Goal of the exercise :: The answer must be every line below that holds the word "flip".
======== Dataset records ========
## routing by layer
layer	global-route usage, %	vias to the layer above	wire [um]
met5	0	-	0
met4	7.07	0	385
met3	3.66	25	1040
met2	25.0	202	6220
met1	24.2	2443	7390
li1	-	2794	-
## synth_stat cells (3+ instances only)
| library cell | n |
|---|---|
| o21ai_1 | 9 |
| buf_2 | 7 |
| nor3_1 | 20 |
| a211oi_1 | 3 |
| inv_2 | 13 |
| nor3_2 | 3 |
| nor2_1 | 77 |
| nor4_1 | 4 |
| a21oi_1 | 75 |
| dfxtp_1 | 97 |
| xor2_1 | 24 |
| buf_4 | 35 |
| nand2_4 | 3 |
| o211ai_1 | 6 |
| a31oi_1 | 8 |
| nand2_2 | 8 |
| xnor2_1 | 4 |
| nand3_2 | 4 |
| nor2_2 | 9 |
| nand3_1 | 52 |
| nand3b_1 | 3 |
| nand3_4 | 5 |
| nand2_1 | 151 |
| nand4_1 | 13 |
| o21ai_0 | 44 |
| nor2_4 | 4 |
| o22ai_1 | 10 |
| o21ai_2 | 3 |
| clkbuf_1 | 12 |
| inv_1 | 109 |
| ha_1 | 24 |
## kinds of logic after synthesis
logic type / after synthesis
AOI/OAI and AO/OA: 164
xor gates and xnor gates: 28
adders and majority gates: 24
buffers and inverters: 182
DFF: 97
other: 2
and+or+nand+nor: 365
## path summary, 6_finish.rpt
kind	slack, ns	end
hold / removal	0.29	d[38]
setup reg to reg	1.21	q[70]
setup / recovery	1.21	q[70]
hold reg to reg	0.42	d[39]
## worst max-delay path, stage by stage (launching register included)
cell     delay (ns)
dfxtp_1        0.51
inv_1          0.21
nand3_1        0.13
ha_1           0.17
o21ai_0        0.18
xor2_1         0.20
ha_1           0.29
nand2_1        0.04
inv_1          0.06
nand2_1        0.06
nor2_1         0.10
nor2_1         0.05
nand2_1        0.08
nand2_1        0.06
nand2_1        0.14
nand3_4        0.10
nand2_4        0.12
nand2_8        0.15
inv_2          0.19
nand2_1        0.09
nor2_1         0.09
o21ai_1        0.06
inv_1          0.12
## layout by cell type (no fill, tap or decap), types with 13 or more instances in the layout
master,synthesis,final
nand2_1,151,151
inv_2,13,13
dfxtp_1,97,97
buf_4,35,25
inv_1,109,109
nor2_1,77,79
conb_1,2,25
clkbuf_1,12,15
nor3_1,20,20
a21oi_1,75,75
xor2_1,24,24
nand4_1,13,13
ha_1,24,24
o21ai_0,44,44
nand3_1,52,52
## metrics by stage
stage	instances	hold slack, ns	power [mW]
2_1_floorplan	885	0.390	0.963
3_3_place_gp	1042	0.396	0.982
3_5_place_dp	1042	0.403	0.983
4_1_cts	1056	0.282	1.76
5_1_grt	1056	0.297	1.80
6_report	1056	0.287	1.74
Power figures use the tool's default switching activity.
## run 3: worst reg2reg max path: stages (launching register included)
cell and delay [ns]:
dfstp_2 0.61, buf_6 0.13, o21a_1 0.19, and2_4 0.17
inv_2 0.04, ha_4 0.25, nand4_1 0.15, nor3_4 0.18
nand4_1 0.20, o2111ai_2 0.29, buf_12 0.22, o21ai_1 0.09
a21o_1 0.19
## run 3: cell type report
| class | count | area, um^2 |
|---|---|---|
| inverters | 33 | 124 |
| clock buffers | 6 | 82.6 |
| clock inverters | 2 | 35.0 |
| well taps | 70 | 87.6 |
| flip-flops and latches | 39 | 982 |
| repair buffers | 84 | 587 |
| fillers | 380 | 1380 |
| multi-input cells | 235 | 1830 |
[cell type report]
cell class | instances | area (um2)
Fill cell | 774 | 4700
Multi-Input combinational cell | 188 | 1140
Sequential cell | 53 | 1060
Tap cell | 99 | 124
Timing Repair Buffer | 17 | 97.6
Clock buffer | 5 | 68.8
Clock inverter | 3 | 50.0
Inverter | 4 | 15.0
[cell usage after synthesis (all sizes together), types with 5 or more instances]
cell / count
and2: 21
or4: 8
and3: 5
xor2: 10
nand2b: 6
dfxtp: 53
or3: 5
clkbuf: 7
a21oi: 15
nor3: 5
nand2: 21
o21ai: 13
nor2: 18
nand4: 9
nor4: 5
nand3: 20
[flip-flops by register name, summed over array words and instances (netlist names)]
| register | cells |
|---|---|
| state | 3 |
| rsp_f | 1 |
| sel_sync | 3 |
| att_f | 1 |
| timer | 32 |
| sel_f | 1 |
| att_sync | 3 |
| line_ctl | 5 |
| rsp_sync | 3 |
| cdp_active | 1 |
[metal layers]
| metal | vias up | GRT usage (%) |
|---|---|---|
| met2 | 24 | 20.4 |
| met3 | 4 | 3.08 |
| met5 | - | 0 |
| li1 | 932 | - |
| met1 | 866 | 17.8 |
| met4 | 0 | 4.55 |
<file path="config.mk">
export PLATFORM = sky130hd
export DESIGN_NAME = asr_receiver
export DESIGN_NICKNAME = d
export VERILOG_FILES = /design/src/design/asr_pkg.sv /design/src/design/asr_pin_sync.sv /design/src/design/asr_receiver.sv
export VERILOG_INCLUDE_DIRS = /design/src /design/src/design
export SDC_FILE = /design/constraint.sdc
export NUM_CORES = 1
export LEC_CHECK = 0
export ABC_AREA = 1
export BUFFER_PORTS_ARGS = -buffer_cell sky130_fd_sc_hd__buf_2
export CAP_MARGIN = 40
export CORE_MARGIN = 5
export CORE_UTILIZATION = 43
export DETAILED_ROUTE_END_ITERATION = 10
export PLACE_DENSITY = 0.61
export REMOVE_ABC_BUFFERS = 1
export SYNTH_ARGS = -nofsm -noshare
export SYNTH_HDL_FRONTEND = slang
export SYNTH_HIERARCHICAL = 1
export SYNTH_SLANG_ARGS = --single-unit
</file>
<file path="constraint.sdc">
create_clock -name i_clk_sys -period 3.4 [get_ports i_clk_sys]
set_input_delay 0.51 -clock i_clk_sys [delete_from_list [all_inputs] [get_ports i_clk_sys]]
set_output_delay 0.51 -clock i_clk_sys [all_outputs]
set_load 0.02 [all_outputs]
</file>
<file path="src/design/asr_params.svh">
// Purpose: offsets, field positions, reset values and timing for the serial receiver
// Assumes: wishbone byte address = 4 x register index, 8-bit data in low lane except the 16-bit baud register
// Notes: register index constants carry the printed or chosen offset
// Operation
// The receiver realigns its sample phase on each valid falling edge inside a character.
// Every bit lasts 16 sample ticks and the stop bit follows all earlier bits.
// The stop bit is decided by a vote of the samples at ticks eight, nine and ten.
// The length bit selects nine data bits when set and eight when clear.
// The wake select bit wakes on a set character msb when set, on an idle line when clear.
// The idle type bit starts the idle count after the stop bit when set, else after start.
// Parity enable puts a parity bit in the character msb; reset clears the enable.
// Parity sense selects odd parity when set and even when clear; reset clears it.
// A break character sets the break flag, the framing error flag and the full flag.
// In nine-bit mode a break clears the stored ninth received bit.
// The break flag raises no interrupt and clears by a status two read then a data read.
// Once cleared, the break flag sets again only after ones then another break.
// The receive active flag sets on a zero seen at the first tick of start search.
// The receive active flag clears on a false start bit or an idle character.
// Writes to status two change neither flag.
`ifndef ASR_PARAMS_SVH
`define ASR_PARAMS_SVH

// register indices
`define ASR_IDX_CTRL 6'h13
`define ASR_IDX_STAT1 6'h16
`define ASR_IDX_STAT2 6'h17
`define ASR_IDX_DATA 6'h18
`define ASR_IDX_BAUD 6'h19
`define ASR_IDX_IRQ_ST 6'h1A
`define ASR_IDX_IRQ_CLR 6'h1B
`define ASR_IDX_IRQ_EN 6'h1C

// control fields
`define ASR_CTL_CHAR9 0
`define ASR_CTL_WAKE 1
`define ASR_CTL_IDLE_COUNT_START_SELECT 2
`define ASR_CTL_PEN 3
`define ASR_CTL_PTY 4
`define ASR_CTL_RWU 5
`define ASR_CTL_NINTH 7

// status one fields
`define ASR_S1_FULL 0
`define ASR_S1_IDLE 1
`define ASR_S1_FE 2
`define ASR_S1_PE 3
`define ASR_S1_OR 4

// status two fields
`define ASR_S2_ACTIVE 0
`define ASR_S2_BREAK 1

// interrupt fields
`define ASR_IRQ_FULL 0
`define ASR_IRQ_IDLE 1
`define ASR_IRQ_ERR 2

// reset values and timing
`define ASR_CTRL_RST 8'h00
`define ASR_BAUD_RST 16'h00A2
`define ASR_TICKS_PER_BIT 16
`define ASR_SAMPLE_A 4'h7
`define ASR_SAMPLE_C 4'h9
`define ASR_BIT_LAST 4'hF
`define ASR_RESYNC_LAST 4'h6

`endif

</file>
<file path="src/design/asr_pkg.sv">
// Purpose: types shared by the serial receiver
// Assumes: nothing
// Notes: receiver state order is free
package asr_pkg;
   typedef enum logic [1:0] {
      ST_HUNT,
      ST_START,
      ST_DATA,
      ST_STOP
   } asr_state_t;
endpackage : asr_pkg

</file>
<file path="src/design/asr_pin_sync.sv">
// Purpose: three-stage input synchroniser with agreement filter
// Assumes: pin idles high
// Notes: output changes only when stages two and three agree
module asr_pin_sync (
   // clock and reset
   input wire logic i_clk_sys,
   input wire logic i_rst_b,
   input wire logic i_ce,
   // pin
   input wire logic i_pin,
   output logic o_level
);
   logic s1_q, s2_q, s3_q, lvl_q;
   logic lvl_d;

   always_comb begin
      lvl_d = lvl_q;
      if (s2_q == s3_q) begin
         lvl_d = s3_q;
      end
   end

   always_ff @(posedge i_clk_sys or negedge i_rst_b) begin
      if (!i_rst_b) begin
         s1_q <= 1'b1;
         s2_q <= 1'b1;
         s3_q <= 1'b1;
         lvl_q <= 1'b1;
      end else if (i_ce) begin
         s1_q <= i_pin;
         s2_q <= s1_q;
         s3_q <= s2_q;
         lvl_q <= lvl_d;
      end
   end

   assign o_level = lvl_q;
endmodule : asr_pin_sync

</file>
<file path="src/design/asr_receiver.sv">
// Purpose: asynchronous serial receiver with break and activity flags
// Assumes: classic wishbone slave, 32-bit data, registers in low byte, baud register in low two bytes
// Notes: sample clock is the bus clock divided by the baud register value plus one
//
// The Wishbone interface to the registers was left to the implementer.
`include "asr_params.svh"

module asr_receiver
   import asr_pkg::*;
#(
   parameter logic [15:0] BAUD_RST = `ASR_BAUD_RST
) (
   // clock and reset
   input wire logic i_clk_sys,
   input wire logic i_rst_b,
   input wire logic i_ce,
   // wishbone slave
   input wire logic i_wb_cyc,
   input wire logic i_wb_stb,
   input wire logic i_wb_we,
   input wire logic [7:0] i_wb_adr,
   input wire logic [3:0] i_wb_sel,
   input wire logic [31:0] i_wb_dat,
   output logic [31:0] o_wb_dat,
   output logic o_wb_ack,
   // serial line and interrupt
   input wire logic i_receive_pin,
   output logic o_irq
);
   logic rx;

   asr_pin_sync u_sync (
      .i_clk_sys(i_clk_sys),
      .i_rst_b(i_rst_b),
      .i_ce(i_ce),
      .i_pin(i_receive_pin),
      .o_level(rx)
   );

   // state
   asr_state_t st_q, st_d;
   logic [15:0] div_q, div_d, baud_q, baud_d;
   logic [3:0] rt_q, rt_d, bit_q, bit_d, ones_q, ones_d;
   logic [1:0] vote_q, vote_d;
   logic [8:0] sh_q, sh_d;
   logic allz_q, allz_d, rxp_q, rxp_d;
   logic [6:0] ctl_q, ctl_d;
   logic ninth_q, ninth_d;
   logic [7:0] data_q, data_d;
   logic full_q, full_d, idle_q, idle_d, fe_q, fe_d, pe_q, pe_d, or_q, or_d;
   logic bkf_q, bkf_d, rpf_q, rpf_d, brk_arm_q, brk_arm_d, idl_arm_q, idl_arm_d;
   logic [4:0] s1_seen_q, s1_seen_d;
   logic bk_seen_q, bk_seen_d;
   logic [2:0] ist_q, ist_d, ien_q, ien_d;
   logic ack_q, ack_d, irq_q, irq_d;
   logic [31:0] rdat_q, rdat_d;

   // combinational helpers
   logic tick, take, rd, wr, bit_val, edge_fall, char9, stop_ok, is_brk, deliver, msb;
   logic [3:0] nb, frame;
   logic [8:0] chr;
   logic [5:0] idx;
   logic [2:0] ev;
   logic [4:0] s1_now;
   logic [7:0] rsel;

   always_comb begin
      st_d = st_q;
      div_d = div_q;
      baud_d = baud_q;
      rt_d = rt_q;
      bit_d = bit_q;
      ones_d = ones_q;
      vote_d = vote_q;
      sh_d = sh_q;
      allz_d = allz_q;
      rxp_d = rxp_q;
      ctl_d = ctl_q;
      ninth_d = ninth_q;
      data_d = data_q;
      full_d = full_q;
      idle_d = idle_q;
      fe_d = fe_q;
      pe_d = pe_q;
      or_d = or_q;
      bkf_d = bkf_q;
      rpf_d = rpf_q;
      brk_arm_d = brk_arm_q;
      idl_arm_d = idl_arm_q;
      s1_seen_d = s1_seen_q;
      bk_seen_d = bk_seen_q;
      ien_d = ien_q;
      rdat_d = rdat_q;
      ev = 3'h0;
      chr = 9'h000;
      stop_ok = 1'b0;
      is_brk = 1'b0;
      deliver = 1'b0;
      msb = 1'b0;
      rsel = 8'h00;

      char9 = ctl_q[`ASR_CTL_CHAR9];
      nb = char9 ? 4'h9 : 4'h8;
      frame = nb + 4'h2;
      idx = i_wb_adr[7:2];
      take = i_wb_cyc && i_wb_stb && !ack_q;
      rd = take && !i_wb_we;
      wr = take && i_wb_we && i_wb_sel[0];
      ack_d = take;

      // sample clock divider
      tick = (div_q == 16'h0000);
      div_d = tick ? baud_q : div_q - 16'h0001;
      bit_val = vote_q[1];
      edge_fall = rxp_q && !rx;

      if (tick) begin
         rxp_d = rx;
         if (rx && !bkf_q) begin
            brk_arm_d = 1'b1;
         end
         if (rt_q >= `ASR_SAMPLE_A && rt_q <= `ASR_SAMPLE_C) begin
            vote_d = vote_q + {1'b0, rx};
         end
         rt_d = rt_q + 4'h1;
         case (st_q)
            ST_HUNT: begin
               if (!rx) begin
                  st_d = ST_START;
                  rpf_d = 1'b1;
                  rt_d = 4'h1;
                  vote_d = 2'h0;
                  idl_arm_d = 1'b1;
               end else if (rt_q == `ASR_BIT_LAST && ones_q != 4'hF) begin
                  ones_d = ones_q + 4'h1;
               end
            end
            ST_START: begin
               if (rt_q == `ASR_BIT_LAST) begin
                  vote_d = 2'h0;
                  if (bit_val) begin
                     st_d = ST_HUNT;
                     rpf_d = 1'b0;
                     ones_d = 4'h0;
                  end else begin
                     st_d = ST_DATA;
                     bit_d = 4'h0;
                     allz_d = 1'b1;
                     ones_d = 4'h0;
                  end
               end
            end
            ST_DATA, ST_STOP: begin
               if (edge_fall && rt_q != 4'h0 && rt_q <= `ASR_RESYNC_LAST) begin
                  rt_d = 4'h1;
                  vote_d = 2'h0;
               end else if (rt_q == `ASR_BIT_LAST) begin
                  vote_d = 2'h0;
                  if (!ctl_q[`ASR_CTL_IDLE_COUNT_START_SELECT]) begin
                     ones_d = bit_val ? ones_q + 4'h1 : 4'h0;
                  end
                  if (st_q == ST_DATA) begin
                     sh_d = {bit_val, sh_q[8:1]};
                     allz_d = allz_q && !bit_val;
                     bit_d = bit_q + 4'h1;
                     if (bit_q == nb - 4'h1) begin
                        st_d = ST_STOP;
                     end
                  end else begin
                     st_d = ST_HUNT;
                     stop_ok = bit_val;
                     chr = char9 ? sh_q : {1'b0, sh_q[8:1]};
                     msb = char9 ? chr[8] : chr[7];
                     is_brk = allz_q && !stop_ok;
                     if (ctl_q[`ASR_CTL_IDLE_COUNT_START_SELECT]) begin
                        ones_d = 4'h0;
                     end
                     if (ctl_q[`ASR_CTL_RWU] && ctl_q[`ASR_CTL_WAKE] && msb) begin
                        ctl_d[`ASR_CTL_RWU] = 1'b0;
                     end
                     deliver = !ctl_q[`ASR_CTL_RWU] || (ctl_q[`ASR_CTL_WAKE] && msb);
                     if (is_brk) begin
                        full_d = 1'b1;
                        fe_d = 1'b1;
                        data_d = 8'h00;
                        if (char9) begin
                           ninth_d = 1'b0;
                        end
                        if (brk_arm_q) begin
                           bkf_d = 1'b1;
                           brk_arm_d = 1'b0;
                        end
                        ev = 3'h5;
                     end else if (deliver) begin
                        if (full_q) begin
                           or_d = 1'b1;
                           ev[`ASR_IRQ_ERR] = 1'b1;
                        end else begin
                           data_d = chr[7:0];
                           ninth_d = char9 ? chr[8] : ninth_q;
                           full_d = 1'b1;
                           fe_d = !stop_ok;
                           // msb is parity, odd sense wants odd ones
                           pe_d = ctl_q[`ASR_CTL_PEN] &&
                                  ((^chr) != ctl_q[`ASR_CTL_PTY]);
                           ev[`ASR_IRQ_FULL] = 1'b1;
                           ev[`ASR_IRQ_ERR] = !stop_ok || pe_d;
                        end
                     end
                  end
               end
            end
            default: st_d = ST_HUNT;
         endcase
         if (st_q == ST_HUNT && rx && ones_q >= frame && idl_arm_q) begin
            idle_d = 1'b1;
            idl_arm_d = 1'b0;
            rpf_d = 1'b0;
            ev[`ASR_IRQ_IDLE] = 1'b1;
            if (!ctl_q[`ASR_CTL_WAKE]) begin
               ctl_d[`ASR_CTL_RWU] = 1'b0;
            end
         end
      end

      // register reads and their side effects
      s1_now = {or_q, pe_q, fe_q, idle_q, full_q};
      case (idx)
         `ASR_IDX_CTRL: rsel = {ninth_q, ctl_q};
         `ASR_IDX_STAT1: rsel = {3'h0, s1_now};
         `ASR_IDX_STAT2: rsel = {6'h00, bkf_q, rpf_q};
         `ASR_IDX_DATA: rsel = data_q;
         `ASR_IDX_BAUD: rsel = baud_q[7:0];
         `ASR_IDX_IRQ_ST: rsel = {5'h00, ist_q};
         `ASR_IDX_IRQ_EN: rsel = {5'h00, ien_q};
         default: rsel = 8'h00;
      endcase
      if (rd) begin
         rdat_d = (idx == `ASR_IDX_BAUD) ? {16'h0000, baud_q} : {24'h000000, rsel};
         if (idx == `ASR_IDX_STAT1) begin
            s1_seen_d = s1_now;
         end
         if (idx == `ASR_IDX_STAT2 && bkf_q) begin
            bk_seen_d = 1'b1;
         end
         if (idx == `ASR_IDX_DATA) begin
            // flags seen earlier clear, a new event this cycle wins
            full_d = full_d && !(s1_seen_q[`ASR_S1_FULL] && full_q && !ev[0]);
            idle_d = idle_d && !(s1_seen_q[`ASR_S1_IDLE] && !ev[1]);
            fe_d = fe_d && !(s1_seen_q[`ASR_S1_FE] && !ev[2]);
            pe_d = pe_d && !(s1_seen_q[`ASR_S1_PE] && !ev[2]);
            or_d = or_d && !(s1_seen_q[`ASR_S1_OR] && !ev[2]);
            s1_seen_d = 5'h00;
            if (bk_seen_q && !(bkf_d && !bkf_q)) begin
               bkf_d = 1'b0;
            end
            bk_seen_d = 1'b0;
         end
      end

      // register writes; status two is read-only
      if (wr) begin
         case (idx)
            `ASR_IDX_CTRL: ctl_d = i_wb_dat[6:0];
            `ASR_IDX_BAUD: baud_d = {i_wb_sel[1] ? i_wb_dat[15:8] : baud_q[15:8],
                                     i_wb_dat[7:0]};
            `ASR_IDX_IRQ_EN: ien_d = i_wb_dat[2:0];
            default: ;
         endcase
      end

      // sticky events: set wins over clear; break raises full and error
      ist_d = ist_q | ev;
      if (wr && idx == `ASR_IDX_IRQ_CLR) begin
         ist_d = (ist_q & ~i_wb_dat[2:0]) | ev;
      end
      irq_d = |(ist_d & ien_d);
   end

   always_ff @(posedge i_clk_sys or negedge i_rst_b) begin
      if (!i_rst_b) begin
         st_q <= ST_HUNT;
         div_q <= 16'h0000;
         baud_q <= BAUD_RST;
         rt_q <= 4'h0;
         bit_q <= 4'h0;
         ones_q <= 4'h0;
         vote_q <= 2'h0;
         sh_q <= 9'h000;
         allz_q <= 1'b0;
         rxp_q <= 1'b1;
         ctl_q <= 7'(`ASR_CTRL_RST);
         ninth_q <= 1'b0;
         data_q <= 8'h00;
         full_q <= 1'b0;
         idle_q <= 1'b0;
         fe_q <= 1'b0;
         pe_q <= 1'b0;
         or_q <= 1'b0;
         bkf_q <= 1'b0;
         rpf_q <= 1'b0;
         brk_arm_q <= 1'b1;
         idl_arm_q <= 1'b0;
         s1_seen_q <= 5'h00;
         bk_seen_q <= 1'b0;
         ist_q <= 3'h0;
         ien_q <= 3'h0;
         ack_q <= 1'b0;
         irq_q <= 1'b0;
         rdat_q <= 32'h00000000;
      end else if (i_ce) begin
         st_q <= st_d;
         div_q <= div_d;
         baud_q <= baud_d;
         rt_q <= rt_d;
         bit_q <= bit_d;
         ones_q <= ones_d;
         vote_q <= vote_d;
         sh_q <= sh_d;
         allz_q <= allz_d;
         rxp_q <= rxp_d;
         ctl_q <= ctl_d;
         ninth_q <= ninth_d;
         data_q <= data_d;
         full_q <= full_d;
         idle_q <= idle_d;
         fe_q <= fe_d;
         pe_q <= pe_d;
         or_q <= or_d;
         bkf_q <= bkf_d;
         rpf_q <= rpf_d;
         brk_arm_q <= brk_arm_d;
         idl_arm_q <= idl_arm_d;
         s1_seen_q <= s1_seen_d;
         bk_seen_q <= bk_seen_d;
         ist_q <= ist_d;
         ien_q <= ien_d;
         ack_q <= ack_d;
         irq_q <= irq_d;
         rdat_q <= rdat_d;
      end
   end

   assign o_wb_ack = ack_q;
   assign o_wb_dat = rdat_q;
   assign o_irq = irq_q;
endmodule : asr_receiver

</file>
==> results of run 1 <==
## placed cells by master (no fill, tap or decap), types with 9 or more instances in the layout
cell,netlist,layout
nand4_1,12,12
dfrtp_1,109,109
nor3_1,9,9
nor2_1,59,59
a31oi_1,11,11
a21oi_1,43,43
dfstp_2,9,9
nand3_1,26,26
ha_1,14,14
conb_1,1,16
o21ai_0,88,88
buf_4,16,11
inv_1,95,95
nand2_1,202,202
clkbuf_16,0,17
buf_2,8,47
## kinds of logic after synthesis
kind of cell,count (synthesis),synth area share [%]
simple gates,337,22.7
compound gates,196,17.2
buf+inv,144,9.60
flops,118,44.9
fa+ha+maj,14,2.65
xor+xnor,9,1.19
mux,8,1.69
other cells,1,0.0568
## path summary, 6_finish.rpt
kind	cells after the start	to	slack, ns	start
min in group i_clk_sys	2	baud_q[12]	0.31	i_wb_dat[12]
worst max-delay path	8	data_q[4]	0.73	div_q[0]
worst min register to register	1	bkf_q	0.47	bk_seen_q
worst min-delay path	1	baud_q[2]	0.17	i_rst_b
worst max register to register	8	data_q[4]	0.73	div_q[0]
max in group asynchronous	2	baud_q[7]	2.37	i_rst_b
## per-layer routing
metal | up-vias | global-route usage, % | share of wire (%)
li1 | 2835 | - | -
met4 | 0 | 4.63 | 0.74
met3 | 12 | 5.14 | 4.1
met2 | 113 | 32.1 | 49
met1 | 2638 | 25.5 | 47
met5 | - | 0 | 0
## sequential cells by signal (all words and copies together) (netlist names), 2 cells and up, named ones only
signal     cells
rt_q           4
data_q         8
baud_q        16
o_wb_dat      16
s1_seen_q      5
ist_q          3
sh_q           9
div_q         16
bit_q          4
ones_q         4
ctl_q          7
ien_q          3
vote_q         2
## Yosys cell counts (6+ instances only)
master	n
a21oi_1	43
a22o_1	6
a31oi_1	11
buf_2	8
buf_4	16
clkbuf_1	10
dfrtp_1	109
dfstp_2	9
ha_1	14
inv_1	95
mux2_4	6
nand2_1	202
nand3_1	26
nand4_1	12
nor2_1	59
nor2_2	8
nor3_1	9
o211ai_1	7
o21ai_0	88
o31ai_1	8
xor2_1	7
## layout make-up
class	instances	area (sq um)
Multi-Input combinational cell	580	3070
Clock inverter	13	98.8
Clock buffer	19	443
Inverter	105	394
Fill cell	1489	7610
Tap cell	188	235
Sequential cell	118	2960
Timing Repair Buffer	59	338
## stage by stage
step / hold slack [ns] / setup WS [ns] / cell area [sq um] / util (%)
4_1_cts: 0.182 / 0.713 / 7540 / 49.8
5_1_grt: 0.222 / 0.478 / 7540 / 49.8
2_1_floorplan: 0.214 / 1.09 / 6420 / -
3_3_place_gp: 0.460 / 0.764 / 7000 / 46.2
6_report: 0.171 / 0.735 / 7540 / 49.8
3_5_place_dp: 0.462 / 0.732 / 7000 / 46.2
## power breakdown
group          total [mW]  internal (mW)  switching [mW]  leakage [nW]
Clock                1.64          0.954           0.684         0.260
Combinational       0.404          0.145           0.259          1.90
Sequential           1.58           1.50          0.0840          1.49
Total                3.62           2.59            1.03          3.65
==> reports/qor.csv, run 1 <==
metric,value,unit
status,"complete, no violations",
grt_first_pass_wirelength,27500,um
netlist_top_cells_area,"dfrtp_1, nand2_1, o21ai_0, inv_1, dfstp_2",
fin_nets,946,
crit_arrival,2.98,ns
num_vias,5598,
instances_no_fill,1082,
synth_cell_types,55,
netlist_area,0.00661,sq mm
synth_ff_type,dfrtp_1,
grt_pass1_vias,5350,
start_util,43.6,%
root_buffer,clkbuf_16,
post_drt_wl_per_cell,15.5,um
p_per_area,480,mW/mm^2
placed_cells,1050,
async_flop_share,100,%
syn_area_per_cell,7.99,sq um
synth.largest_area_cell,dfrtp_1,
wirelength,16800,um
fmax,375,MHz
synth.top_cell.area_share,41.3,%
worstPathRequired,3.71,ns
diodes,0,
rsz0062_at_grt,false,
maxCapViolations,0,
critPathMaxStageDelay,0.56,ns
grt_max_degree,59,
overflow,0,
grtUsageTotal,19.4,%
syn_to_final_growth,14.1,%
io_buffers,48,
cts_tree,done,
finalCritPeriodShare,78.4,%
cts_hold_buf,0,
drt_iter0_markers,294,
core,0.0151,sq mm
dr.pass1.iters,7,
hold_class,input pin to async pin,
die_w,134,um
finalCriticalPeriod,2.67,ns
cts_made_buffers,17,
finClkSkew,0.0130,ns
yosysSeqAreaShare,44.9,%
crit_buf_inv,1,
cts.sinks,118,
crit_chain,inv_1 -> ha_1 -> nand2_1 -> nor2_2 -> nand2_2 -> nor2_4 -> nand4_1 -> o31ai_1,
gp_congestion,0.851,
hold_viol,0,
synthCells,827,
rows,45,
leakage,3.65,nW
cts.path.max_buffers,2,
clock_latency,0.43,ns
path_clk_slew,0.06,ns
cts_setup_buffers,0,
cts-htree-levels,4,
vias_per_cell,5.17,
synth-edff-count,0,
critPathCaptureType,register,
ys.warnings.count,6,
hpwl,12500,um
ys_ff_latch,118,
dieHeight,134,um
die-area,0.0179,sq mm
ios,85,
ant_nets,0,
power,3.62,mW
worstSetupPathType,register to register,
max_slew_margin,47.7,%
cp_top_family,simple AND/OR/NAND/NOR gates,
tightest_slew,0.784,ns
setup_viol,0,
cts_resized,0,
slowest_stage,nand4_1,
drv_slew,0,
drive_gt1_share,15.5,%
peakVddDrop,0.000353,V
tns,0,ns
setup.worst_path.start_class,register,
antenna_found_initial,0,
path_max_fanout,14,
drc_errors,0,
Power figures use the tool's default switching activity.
========
Solution to this exercise ::
| flip-flops and latches | 39 | 982 |
[flip-flops by register name, summed over array words and instances (netlist names)]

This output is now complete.